Army psychiatrist Nidal Hasan was convicted and sentenced to death last year in that mass shooting.
According to testimony during Hasan's trial last August, Hasan walked inside carrying two weapons and several loaded magazines, shouted "Allahu Akbar!" — Arabic for "God is great!" — and opened fire with a handgun.
Witnesses said he targeted soldiers as he walked through the building, leaving pools of blood, spent casings and dying soldiers on the floor. Photos of the scene were shown to the 13 officers on the military jury.
The rampage ended when Hasan was shot in the back by Fort Hood police officers outside the building, which left him paralyzed from the waist down. Hasan is now on death row at the military prison at Fort Leavenworth in Kansas.

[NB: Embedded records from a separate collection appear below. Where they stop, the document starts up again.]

File: src/bcc_pkg.sv
// Shared types, constants and decode helpers for the byte-coded CPU step core.
`timescale 1ns / 1ps
package bcc_pkg;

  localparam int ADDR_BITS_DEF = 16;

  localparam logic [15:0] PC_RESET = 16'h0040;
  localparam logic [15:0] SP_RESET = 16'd1028;
  localparam logic [15:0] CR_RESET = 16'h0001;

  localparam logic [1:0] ITEM_WRITE = 2'd0;
  localparam logic [1:0] ITEM_STEP  = 2'd1;
  localparam logic [1:0] ITEM_READ  = 2'd2;

  localparam logic [7:0] INS_INT = 8'h01;

  typedef enum logic [4:0] {
    DP_NOP, DP_CLEAR, DP_HOST_WR, DP_HOST_RD, DP_TICK, DP_INT, DP_FETCH,
    DP_HALT, DP_IMM_RD, DP_EXEC, DP_JRE, DP_SET, DP_LD_LO, DP_LD_HI,
    DP_LD_WB, DP_ST_LO, DP_ST_HI
  } dp_op_t;

  typedef enum logic [3:0] {
    R_PC, R_SP, R_DP, R_CR, R_A, R_B, R_C, R_D, R_L, R_P
  } reg_id_t;

  typedef enum logic [2:0] {
    IC_INT, IC_IMM, IC_LOAD, IC_STORE, IC_SIMPLE
  } ins_class_t;

  typedef struct packed {
    dp_op_t      op;
    logic        load_ir;
    logic [15:0] clr_addr;
  } dp_cmd_t;

  typedef struct packed {
    logic       halted;
    logic       int_pend;
    logic [7:0] mem_q;
    logic [7:0] ir;
  } dp_stat_t;

  typedef struct packed {
    logic [15:0] pc;
    logic [15:0] sp;
    logic [15:0] dp;
    logic [15:0] cr;
    logic [15:0] a;
    logic [15:0] b;
    logic [15:0] c;
    logic [15:0] d;
    logic [15:0] l;
    logic [15:0] p;
  } cpu_regs_t;

  typedef struct packed {
    logic capture;
    logic rd_item;
  } out_ctl_t;

  function automatic ins_class_t ins_class(input logic [7:0] ins);
    ins_class_t k;
    if (ins == INS_INT) k = IC_INT;
    else if (ins[7:2] == 6'b000001 || ins[7:6] == 2'b11) k = IC_IMM;
    else if (ins[7:4] == 4'h2) k = IC_LOAD;
    else if (ins[7:4] == 4'h3) k = IC_STORE;
    else k = IC_SIMPLE;
    return k;
  endfunction

  function automatic reg_id_t ptr_id(input logic [1:0] s);
    reg_id_t r;
    unique case (s)
      2'd0: r = R_C;
      2'd1: r = R_D;
      2'd2: r = R_SP;
      default: r = R_DP;
    endcase
    return r;
  endfunction

  function automatic reg_id_t acc_id(input logic [1:0] s);
    reg_id_t r;
    unique case (s)
      2'd0: r = R_A;
      2'd1: r = R_B;
      2'd2: r = R_C;
      default: r = R_L;
    endcase
    return r;
  endfunction

  function automatic reg_id_t mov_src_id(input logic [2:0] s);
    reg_id_t r;
    unique case (s)
      3'd0: r = R_A;
      3'd1: r = R_C;
      3'd2: r = R_D;
      3'd3: r = R_L;
      3'd4: r = R_P;
      3'd5: r = R_SP;
      3'd6: r = R_DP;
      default: r = R_PC;
    endcase
    return r;
  endfunction

  function automatic reg_id_t mov_dst_id(input logic [2:0] s);
    reg_id_t r;
    unique case (s)
      3'd0: r = R_B;
      3'd1: r = R_C;
      3'd2: r = R_D;
      3'd3: r = R_L;
      3'd4: r = R_P;
      3'd5: r = R_SP;
      3'd6: r = R_DP;
      default: r = R_CR;
    endcase
    return r;
  endfunction

  function automatic reg_id_t set_dst_id(input logic [2:0] s);
    reg_id_t r;
    unique case (s)
      3'd0: r = R_A;
      3'd1: r = R_B;
      3'd2: r = R_C;
      3'd3: r = R_D;
      3'd4: r = R_L;
      3'd5: r = R_P;
      3'd6: r = R_DP;
      default: r = R_CR;
    endcase
    return r;
  endfunction

endpackage
## src/rtl/rncv_pkg.sv

```systemverilog
package rncv_pkg;

   localparam int SENSOR_BITS_DEFAULT = 16;
   localparam int VOTE_BITS_DEFAULT   = 16;
   localparam int NUM_CLASSES         = 3;
   localparam int SCALE_MAX           = 255;
   localparam int CSR_IDX_BITS        = 3;
   localparam int CSR_DATA_BITS       = 36;
   localparam int CEN_BITS            = 12;

   // register indexes
   localparam logic [CSR_IDX_BITS-1:0] REG_RED_RANGE   = 3'd0;
   localparam logic [CSR_IDX_BITS-1:0] REG_GREEN_RANGE = 3'd1;
   localparam logic [CSR_IDX_BITS-1:0] REG_BLUE_RANGE  = 3'd2;
   localparam logic [CSR_IDX_BITS-1:0] REG_BG_CEN      = 3'd3;
   localparam logic [CSR_IDX_BITS-1:0] REG_BLUE_CEN    = 3'd4;
   localparam logic [CSR_IDX_BITS-1:0] REG_YELLOW_CEN  = 3'd5;

   // class codes
   localparam logic [1:0] CLS_BACKGROUND = 2'd0;
   localparam logic [1:0] CLS_BLUE       = 2'd1;
   localparam logic [1:0] CLS_YELLOW     = 2'd2;

   // lane control
   typedef struct packed {
      logic start;
      logic busy;
      logic done;
   } lane_ctl_type;

endpackage

```

## src/rtl/rncv_lane.sv

```systemverilog
// one color channel: restoring divide of (x-lo)*255 by (hi-lo), then clamp
module rncv_lane
   import rncv_pkg::*;
#(
   parameter int SENSOR_BITS = SENSOR_BITS_DEFAULT
) (
   input  logic                   clock,
   input  logic                   reset,
   input  logic                   start,
   input  logic [SENSOR_BITS-1:0] raw,
   input  logic [SENSOR_BITS-1:0] lo,
   input  logic [SENSOR_BITS-1:0] hi,
   output lane_ctl_type           ctl,
   output logic [7:0]             scaled
);

   // magnitude of the dividend fits SENSOR_BITS + 8 bits
   localparam int NB = SENSOR_BITS + 8;
   localparam int CB = $clog2(NB + 1);

   logic [NB-1:0]           quo_ff, quo_in;
   logic [SENSOR_BITS:0]    rem_ff, rem_in;
   logic [SENSOR_BITS-1:0]  den_ff, den_in;
   logic [NB-1:0]           num_ff, num_in;
   logic                    neg_ff, neg_in;
   logic                    zero_ff, zero_in;
   logic                    busy_ff, busy_in;
   logic                    done_ff, done_in;
   logic [CB-1:0]           cnt_ff, cnt_in;
   logic [7:0]              res_ff, res_in;

   logic signed [SENSOR_BITS:0] dx, dd;
   logic [NB-1:0]               prod;
   logic [SENSOR_BITS+1:0]      trial;
   logic [NB-1:0]               qn;

   always_comb begin
      dx   = $signed({1'b0, raw}) - $signed({1'b0, lo});
      dd   = $signed({1'b0, hi}) - $signed({1'b0, lo});
      prod = NB'(dx[SENSOR_BITS] ? -dx : dx) * NB'(SCALE_MAX);
      trial = {rem_ff, num_ff[NB-1]} - {2'b00, den_ff};
      qn    = {quo_ff[NB-2:0], ~trial[SENSOR_BITS+1]};
   end

   always_comb begin
      quo_in = quo_ff; rem_in = rem_ff; den_in = den_ff; num_in = num_ff;
      neg_in = neg_ff; zero_in = zero_ff; busy_in = busy_ff; done_in = 1'b0;
      cnt_in = cnt_ff; res_in = res_ff;
      if (start) begin
         // load operands, sign of quotient kept aside
         num_in  = prod;
         den_in  = SENSOR_BITS'(dd[SENSOR_BITS] ? -dd : dd);
         neg_in  = (dx[SENSOR_BITS] ^ dd[SENSOR_BITS]) && (dx != '0);
         zero_in = (dd == '0);
         rem_in  = '0;
         quo_in  = '0;
         cnt_in  = CB'(NB);
         busy_in = 1'b1;
      end else if (busy_ff) begin
         // one quotient bit per cycle
         rem_in = trial[SENSOR_BITS+1] ? {rem_ff[SENSOR_BITS-1:0], num_ff[NB-1]}
                                        : trial[SENSOR_BITS:0];
         num_in = {num_ff[NB-2:0], 1'b0};
         quo_in = qn;
         cnt_in = cnt_ff - 1'b1;
         if (cnt_ff == CB'(1)) begin
            busy_in = 1'b0;
            done_in = 1'b1;
            if (zero_ff || neg_ff || qn == '0) res_in = 8'd0;
            else if (qn > NB'(SCALE_MAX))      res_in = 8'(SCALE_MAX);
            else                               res_in = qn[7:0];
         end
      end
   end

   always_ff @(posedge clock) begin
      quo_ff <= quo_in; rem_ff <= rem_in; den_ff <= den_in; num_ff <= num_in;
      neg_ff <= neg_in; zero_ff <= zero_in; cnt_ff <= cnt_in; res_ff <= res_in;
      if (reset) begin
         busy_ff <= 1'b0;
         done_ff <= 1'b0;
      end else begin
         busy_ff <= busy_in;
         done_ff <= done_in;
      end
   end

   assign ctl    = '{start: start, busy: busy_ff, done: done_ff};
   assign scaled = res_ff;

endmodule

```

## config.mk

```make
export PLATFORM = sky130hd
export DESIGN_NAME = rncv_lane
export DESIGN_NICKNAME = d
export VERILOG_FILES = /design/src/rtl/rncv_pkg.sv /design/src/rtl/rncv_lane.sv
export SDC_FILE = /design/constraint.sdc
export NUM_CORES = 1
export LEC_CHECK = 0
export ABC_CLOCK_PERIOD_IN_PS = 8400
export BUFFER_PORTS_ARGS = -buffer_cell sky130_fd_sc_hd__buf_2
export CORE_ASPECT_RATIO = 0.9
export CORE_MARGIN = 4
export CORE_UTILIZATION = 57
export DETAILED_ROUTE_END_ITERATION = 6
export PLACE_DENSITY_LB_ADDON = 0.2
export SLEW_MARGIN = 10
export SYNTH_ARGS = -nofsm -noshare
export SYNTH_HDL_FRONTEND = slang
export SYNTH_SLANG_ARGS = --single-unit
export TNS_END_PERCENT = 30
```

## constraint.sdc

```tcl
create_clock -name clock -period 8.4 [get_ports clock]
set_input_delay 1.26 -clock clock [delete_from_list [all_inputs] [get_ports clock]]
set_output_delay 1.26 -clock clock [all_outputs]
set_load 0.01 [all_outputs]
```
--- config.mk ---
export PLATFORM = sky130hd
export DESIGN_NAME = trs_queue
export DESIGN_NICKNAME = d
export VERILOG_FILES = /design/src/rtl/trs_pkg.sv /design/src/rtl/trs_queue.sv
export SDC_FILE = /design/constraint.sdc
export NUM_CORES = 1
export LEC_CHECK = 0
export BUFFER_PORTS_ARGS = -buffer_cell sky130_fd_sc_hd__buf_4
export CAP_MARGIN = 40
export CORE_AREA = 4 4 379 381
export CTS_CLUSTER_DIAMETER = 100
export DETAILED_ROUTE_END_ITERATION = 16
export DIE_AREA = 0 0 383 385
export PLACE_DENSITY_LB_ADDON = 0.08
export REMOVE_ABC_BUFFERS = 1
export SLEW_MARGIN = 10
export SYNTH_ARGS = -nofsm -noshare
export SYNTH_HDL_FRONTEND = slang
export SYNTH_SLANG_ARGS = --single-unit
--- constraint.sdc ---
create_clock -name clk -period 21.9 [get_ports clk]
set_input_delay 2.19 -clock clk [delete_from_list [all_inputs] [get_ports clk]]
set_output_delay 2.19 -clock clk [all_outputs]
set_load 0.05 [all_outputs]
===== config.mk =====
export PLATFORM = sky130hd
export DESIGN_NAME = trs_front
export DESIGN_NICKNAME = d
export VERILOG_FILES = /design/src/rtl/trs_pkg.sv /design/src/rtl/trs_front.sv
export SDC_FILE = /design/constraint.sdc
export NUM_CORES = 1
export LEC_CHECK = 0
export BUFFER_PORTS_ARGS = -buffer_cell sky130_fd_sc_hd__buf_4
export CAP_MARGIN = 5
export CELL_PAD_IN_SITES_DETAIL_PLACEMENT = 1
export CELL_PAD_IN_SITES_GLOBAL_PLACEMENT = 1
export CORE_MARGIN = 4
export CORE_UTILIZATION = 38
export CTS_CLUSTER_DIAMETER = 50
export DETAILED_ROUTE_END_ITERATION = 8
export HOLD_SLACK_MARGIN = 0.12
export PLACE_DENSITY_LB_ADDON = 0.1
export SKIP_CTS_REPAIR_TIMING = 1
export SKIP_LAST_GASP = 1
export SLEW_MARGIN = 20
export SYNTH_ARGS = -nofsm -noshare
export SYNTH_HDL_FRONTEND = slang
export SYNTH_SLANG_ARGS = --single-unit

===== constraint.sdc =====
create_clock -name clk -period 5.5 [get_ports clk]
set_clock_uncertainty 0.15 [all_clocks]
set_input_delay 0.275 -clock clk [delete_from_list [all_inputs] [get_ports clk]]
set_output_delay 0.275 -clock clk [all_outputs]
set_load 0.1 [all_outputs]
**config.mk**
```make
export PLATFORM = sky130hd
export DESIGN_NAME = sorted_priority_queue
export DESIGN_NICKNAME = d
export VERILOG_FILES = /design/src/spq_pkg.sv /design/src/sorted_priority_queue.sv /design/src/spq_core.sv
export SDC_FILE = /design/constraint.sdc
export NUM_CORES = 1
export LEC_CHECK = 0
export BUFFER_PORTS_ARGS = -buffer_cell sky130_fd_sc_hd__buf_2
export CORE_UTILIZATION = 55
export CTS_CLUSTER_DIAMETER = 30
export CTS_CLUSTER_SIZE = 25
export DETAILED_ROUTE_END_ITERATION = 10
export PLACE_DENSITY = 0.72
export RECOVER_POWER = 25
export SYNTH_ARGS = -nofsm -noshare
export SYNTH_HDL_FRONTEND = slang
export SYNTH_HIERARCHICAL = 1
export SYNTH_SLANG_ARGS = --single-unit
```
**constraint.sdc**
```tcl
create_clock -name clk -period 15.7 [get_ports clk]
set_input_delay 3.14 -clock clk [delete_from_list [all_inputs] [get_ports clk]]
set_output_delay 3.14 -clock clk [all_outputs]
set_load 0.1 [all_outputs]
```
**src/spq_pkg.sv**
```systemverilog
// shared constants, types and state codes of the sorted priority queue
package spq_pkg;

  localparam int CAPACITY   = 16;
  localparam int DATA_WIDTH = 32;
  localparam int PRIO_WIDTH = 8;

  localparam int IDX_W = (CAPACITY > 1) ? $clog2(CAPACITY) : 1;
  localparam int CNT_W = $clog2(CAPACITY + 1);

  localparam int IN_TDATA_W  = ((DATA_WIDTH + PRIO_WIDTH + 7) / 8) * 8;
  localparam int OUT_TDATA_W = ((DATA_WIDTH + 7) / 8) * 8;
  localparam int OUT_TUSER_W = 3;

  localparam logic FUNC_PUSH = 1'b0;
  localparam logic FUNC_PULL = 1'b1;

  typedef struct packed {
    logic [PRIO_WIDTH-1:0] prio;
    logic [DATA_WIDTH-1:0] data;
  } entry_t;

  typedef struct packed {
    logic                  func;
    logic [DATA_WIDTH-1:0] data;
    logic [PRIO_WIDTH-1:0] prio;
  } req_t;

  typedef struct packed {
    logic [DATA_WIDTH-1:0] data;
    logic                  ok;
    logic                  full;
    logic                  empty;
  } res_t;

  typedef enum logic [2:0] {
    ST_IDLE,
    ST_SHIFT,
    ST_PLACE,
    ST_PULL,
    ST_DONE
  } state_t;

endpackage

```
**src/sorted_priority_queue.sv**
```systemverilog
// sorted priority queue top level: stream ports and output register
// A bounded priority queue of CAPACITY entries, ordered by descending priority with
// equal priorities leaving in arrival order. Each input word (tuser[0] = 0 push,
// 1 pull) yields exactly one result word. Entries live in one single-port-read
// ring memory, so the head pull is a single read. A push into a non-empty queue
// walks back from the tail one memory read and write per cycle, moving each entry
// of lower priority up a slot. A push into an empty queue writes at once, and
// pushes into a full queue and pulls from an empty queue go straight to their
// result. A new word is accepted only when the previous one has finished; a
// result waiting in the output register does not hold up the next accept. No
// clearing pass follows reset.
module sorted_priority_queue (
  input  logic                             clk,
  input  logic                             rst_n,
  input  logic                             in_tvalid,
  output logic                             in_tready,
  // data_in [31:0], priority_req [39:32]
  input  logic [spq_pkg::IN_TDATA_W-1:0]   in_tdata,
  // func [0]
  input  logic                             in_tuser,
  output logic                             out_tvalid,
  input  logic                             out_tready,
  // data_out [31:0]
  output logic [spq_pkg::OUT_TDATA_W-1:0]  out_tdata,
  // ok [0], full_res [1], empty_res [2]
  output logic [spq_pkg::OUT_TUSER_W-1:0]  out_tuser
);

  spq_pkg::req_t req;
  spq_pkg::res_t res;
  logic          res_valid;
  logic          res_ready;

  logic          out_valid_r, out_valid_nxt;
  spq_pkg::res_t out_r, out_nxt;

  assign req.func = in_tuser;
  assign req.data = in_tdata[spq_pkg::DATA_WIDTH-1:0];
  assign req.prio = in_tdata[spq_pkg::DATA_WIDTH +: spq_pkg::PRIO_WIDTH];

  spq_core u_core (
    .clk       (clk),
    .rst_n     (rst_n),
    .req_valid (in_tvalid),
    .req_ready (in_tready),
    .req       (req),
    .res_valid (res_valid),
    .res_ready (res_ready),
    .res       (res)
  );

  // output register frees up as the current word leaves
  assign res_ready = !out_valid_r || out_tready;

  always_comb begin
    out_valid_nxt = out_valid_r;
    out_nxt       = out_r;
    if (out_valid_r && out_tready) begin
      out_valid_nxt = 1'b0;
    end
    if (res_valid && res_ready) begin
      out_valid_nxt = 1'b1;
      out_nxt       = res;
    end
  end

  always_ff @(posedge clk) begin
    if (!rst_n) begin
      out_valid_r <= 1'b0;
    end else begin
      out_valid_r <= out_valid_nxt;
    end
  end

  always_ff @(posedge clk) begin
    out_r <= out_nxt;
  end

  assign out_tvalid = out_valid_r;
  assign out_tdata  = spq_pkg::OUT_TDATA_W'(out_r.data);
  assign out_tuser  = {out_r.empty, out_r.full, out_r.ok};

endmodule

```
**src/spq_core.sv**
```systemverilog
// entry memory kept as a sorted ring and the sequencer that inserts and removes entries
module spq_core (
  input  logic          clk,
  input  logic          rst_n,
  input  logic          req_valid,
  output logic          req_ready,
  input  spq_pkg::req_t req,
  output logic          res_valid,
  input  logic          res_ready,
  output spq_pkg::res_t res
);

  localparam int IDX_W = spq_pkg::IDX_W;
  localparam int CNT_W = spq_pkg::CNT_W;

  spq_pkg::entry_t mem [spq_pkg::CAPACITY];
  spq_pkg::entry_t rd_q;

  spq_pkg::state_t state_r, state_nxt;
  logic [IDX_W-1:0] head_r, head_nxt;
  logic [CNT_W-1:0] count_r, count_nxt;
  logic [IDX_W-1:0] pos_r, pos_nxt;
  spq_pkg::entry_t  new_r, new_nxt;
  spq_pkg::res_t    res_r, res_nxt;

  logic             mem_we;
  logic [IDX_W-1:0] mem_wa;
  spq_pkg::entry_t  mem_wd;
  logic [IDX_W-1:0] mem_ra;

  // ring address of a logical slot, slot 0 being the head
  function automatic logic [IDX_W-1:0] phys(input logic [IDX_W-1:0] head,
                                            input logic [IDX_W-1:0] off);
    logic [IDX_W:0] sum;
    sum = {1'b0, head} + {1'b0, off};
    if (sum >= (IDX_W+1)'(spq_pkg::CAPACITY)) begin
      sum = sum - (IDX_W+1)'(spq_pkg::CAPACITY);
    end
    return sum[IDX_W-1:0];
  endfunction

  always_ff @(posedge clk) begin
    if (mem_we) begin
      mem[mem_wa] <= mem_wd;
    end
    rd_q <= mem[mem_ra];
  end

  always_ff @(posedge clk) begin
    if (!rst_n) begin
      state_r <= spq_pkg::ST_IDLE;
      head_r  <= '0;
      count_r <= '0;
    end else begin
      state_r <= state_nxt;
      head_r  <= head_nxt;
      count_r <= count_nxt;
    end
  end

  always_ff @(posedge clk) begin
    pos_r <= pos_nxt;
    new_r <= new_nxt;
    res_r <= res_nxt;
  end

  always_comb begin
    state_nxt = state_r;
    head_nxt  = head_r;
    count_nxt = count_r;
    pos_nxt   = pos_r;
    new_nxt   = new_r;
    res_nxt   = res_r;
    mem_we    = 1'b0;
    mem_wa    = phys(head_r, pos_r);
    mem_wd    = new_r;
    mem_ra    = phys(head_r, pos_r - IDX_W'(2));
    req_ready = 1'b0;
    res_valid = 1'b0;

    case (state_r)
      spq_pkg::ST_IDLE: begin
        req_ready = 1'b1;
        if (req_valid) begin
          new_nxt.data = req.data;
          new_nxt.prio = req.prio;
          res_nxt.data = '0;
          if (req.func == spq_pkg::FUNC_PUSH) begin
            if (count_r == CNT_W'(spq_pkg::CAPACITY)) begin
              res_nxt.ok    = 1'b0;
              res_nxt.full  = 1'b1;
              res_nxt.empty = 1'b0;
              state_nxt     = spq_pkg::ST_DONE;
            end else if (count_r == '0) begin
              mem_we        = 1'b1;
              mem_wa        = head_r;
              mem_wd.data   = req.data;
              mem_wd.prio   = req.prio;
              count_nxt     = CNT_W'(1);
              res_nxt.ok    = 1'b1;
              res_nxt.full  = 1'b0;
              res_nxt.empty = 1'b0;
              state_nxt     = spq_pkg::ST_DONE;
            end else begin
              // walk back from the tail, moving lower-priority entries up one slot
              pos_nxt   = count_r[IDX_W-1:0];
              mem_ra    = phys(head_r, count_r[IDX_W-1:0] - IDX_W'(1));
              state_nxt = spq_pkg::ST_SHIFT;
            end
          end else begin
            if (count_r == '0) begin
              res_nxt.ok    = 1'b0;
              res_nxt.full  = 1'b0;
              res_nxt.empty = 1'b1;
              state_nxt     = spq_pkg::ST_DONE;
            end else begin
              mem_ra    = head_r;
              state_nxt = spq_pkg::ST_PULL;
            end
          end
        end
      end
      spq_pkg::ST_SHIFT: begin
        // rd_q holds logical slot pos_r - 1
        mem_we = 1'b1;
        if (rd_q.prio < new_r.prio) begin
          mem_wd = rd_q;
          pos_nxt = pos_r - IDX_W'(1);
          if (pos_r == IDX_W'(1)) begin
            state_nxt = spq_pkg::ST_PLACE;
          end
        end else begin
          count_nxt     = count_r + CNT_W'(1);
          res_nxt.ok    = 1'b1;
          res_nxt.full  = 1'b0;
          res_nxt.empty = 1'b0;
          state_nxt     = spq_pkg::ST_DONE;
        end
      end
      spq_pkg::ST_PLACE: begin
        mem_we        = 1'b1;
        count_nxt     = count_r + CNT_W'(1);
        res_nxt.ok    = 1'b1;
        res_nxt.full  = 1'b0;
        res_nxt.empty = 1'b0;
        state_nxt     = spq_pkg::ST_DONE;
      end
      spq_pkg::ST_PULL: begin
        head_nxt      = phys(head_r, IDX_W'(1));
        count_nxt     = count_r - CNT_W'(1);
        res_nxt.data  = rd_q.data;
        res_nxt.ok    = 1'b1;
        res_nxt.full  = 1'b0;
        res_nxt.empty = (count_r == CNT_W'(1));
        state_nxt     = spq_pkg::ST_DONE;
      end
      spq_pkg::ST_DONE: begin
        res_valid = 1'b1;
        if (res_ready) begin
          state_nxt = spq_pkg::ST_IDLE;
        end
      end
      default: begin
        state_nxt = spq_pkg::ST_IDLE;
      end
    endcase
  end

  assign res = res_r;

endmodule

```
==> flow_summary.json, run 1 <==
{
  "final_antenna_net_count": 0,
  "overflow": 0,
  "holdCritPathClass": "reg -> reg",
  "top_layer_used": "met4",
  "critPathSlowestCell": "clkbuf_1",
  "ys_ff_latch": 807,
  "place.gp.congestion": 0.854,
  "dp_hpwl_mm": 37.8,
  "tns_ns": 0,
  "finalSetupViolCount": 0,
  "grt_max_degree": 182,
  "clock_latency_ns": 0.72,
  "mostFrequentLayoutCell": "edfxtp_1",
  "total_power_w": 0.00964,
  "start_util_pct": 55.6,
  "wl_met3_mm": 8.05,
  "die_w_um": 243,
  "critPathMaxStageDelay_ns": 2.75,
  "root_buffer": "clkbuf_16",
  "violations": "max-capacitance violations, max-slew violations",
  "async_flop_share_pct": 0,
  "drtIter0Drc": 2444,
  "die_area_um2": 59300,
  "cellPowerDensity_nw_per_um2": 254,
  "slew_violations": 203,
  "peakVddDrop_uv": 230,
  "clk_pin_slew_ns": 0.05,
  "finalCritPeriodShare_pct": 61.2,
  "io_pins": 82,
  "drive_above_1_share_pct": 12.6,
  "cpMostUsedCell": "clkbuf_1",
  "path_buf_inv": 4,
  "drv_cap": 5,
  "cts-buffers-inserted": 138,
  "worstSetupEndpointType": "register",
  "hold_violations": 0,
  "cts_max_level": 4,
  "core-area_um2": 57700,
  "worstPathRequired_ns": 16.22,
  "final_cell_mix": "edfxtp_1, nand2_1, nand3_1",
  "critical_path.cell_chain": "clkbuf_1 > or4b_1 > clkinv_1 > clkbuf_1 > o21ai_0 > nand2_4 > buf_4 > nand3_1 > a32oi_1 > o221ai_1",
  "synth_edf_count": 754,
  "syn-cell-area_um2": 32100,
  "firstDrtPassIters": 5,
  "vias": 20100,
  "hold_buffers": 0,
  "rows": 88,
  "finClkSkew_ns": 0.0348,
  "yosysWarnings": 6,
  "grt_pass1_vias": 20200,
  "synth.avg_cell_area_um2": 13.8,
  "rsz0062_at_grt": "no",
  "cp.arrival_ns": 10.13,
  "cts.sinks": 807,
  "drcViolationCount": 0,
  "synthFlopType": "edfxtp_1",
  "startpoint_type": "input port",
  "ys_types": 60,
  "layout_min_cycle_time_ns": 9.61,
  "clockBufferDepth": 3,
  "seq_area_frac_synth_pct": 73.9,
  "postCtsSetupBuffers": 0,
  "synthesis.nets": 2398,
  "wl_met2_mm": 38.1,
  "p_leak_nw": 13.8,
  "criticalPathCategory": "in -> reg",
  "grt_pass1_wl_mm": 120,
  "synth_cells": 2326,
  "maxSlewHeadroom_pct": -161,
  "port_buffers": 81,
  "nets": 2548,
  "crit_fanout": 65,
  "ctsResizeCount": 0,
  "via_per_inst": 6.00,
  "status": "finished with violations",
  "fmax_ghz": 0.104,
  "areaGrowthSynthToFinish_pct": 18.6,
  "wire_per_inst_um": 24.0,
  "worstMarginPinSlew_ns": 3.91,
  "track_usage_pct": 27.5,
  "cts_tree": "done",
  "antenna_found_initial": 1,
  "met1Wirelength_mm": 32.2,
  "drt-total-wl_mm": 80.7,
  "critPathTopFamily": "buffers and inverters",
  "die_y_um": 243
}
## power by group
part | switching, W | internal (W)
Clock | 0.00104 | 0.00198
Sequential | 0.000119 | 0.00307
Combinational | 0.00251 | 0.000931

After that shooting, the military tightened security at bases nationwide. Those measures included issuing security personnel long-barrelled weapons, adding an insider-attack scenario to their training, and strengthening ties to local law enforcement, according to Peter Daly, a vice admiral who retired from the Navy in 2011. The military also joined an FBI intelligence-sharing program aimed at identifying terror threats.
In September, a former Navy man opened fire at the Washington Navy Yard, leaving at least 13 people dead, including the gunman. After that shooting, Hagel ordered the Pentagon to review security at all U.S. defence installations worldwide and examine the granting of security clearances that allow access to them.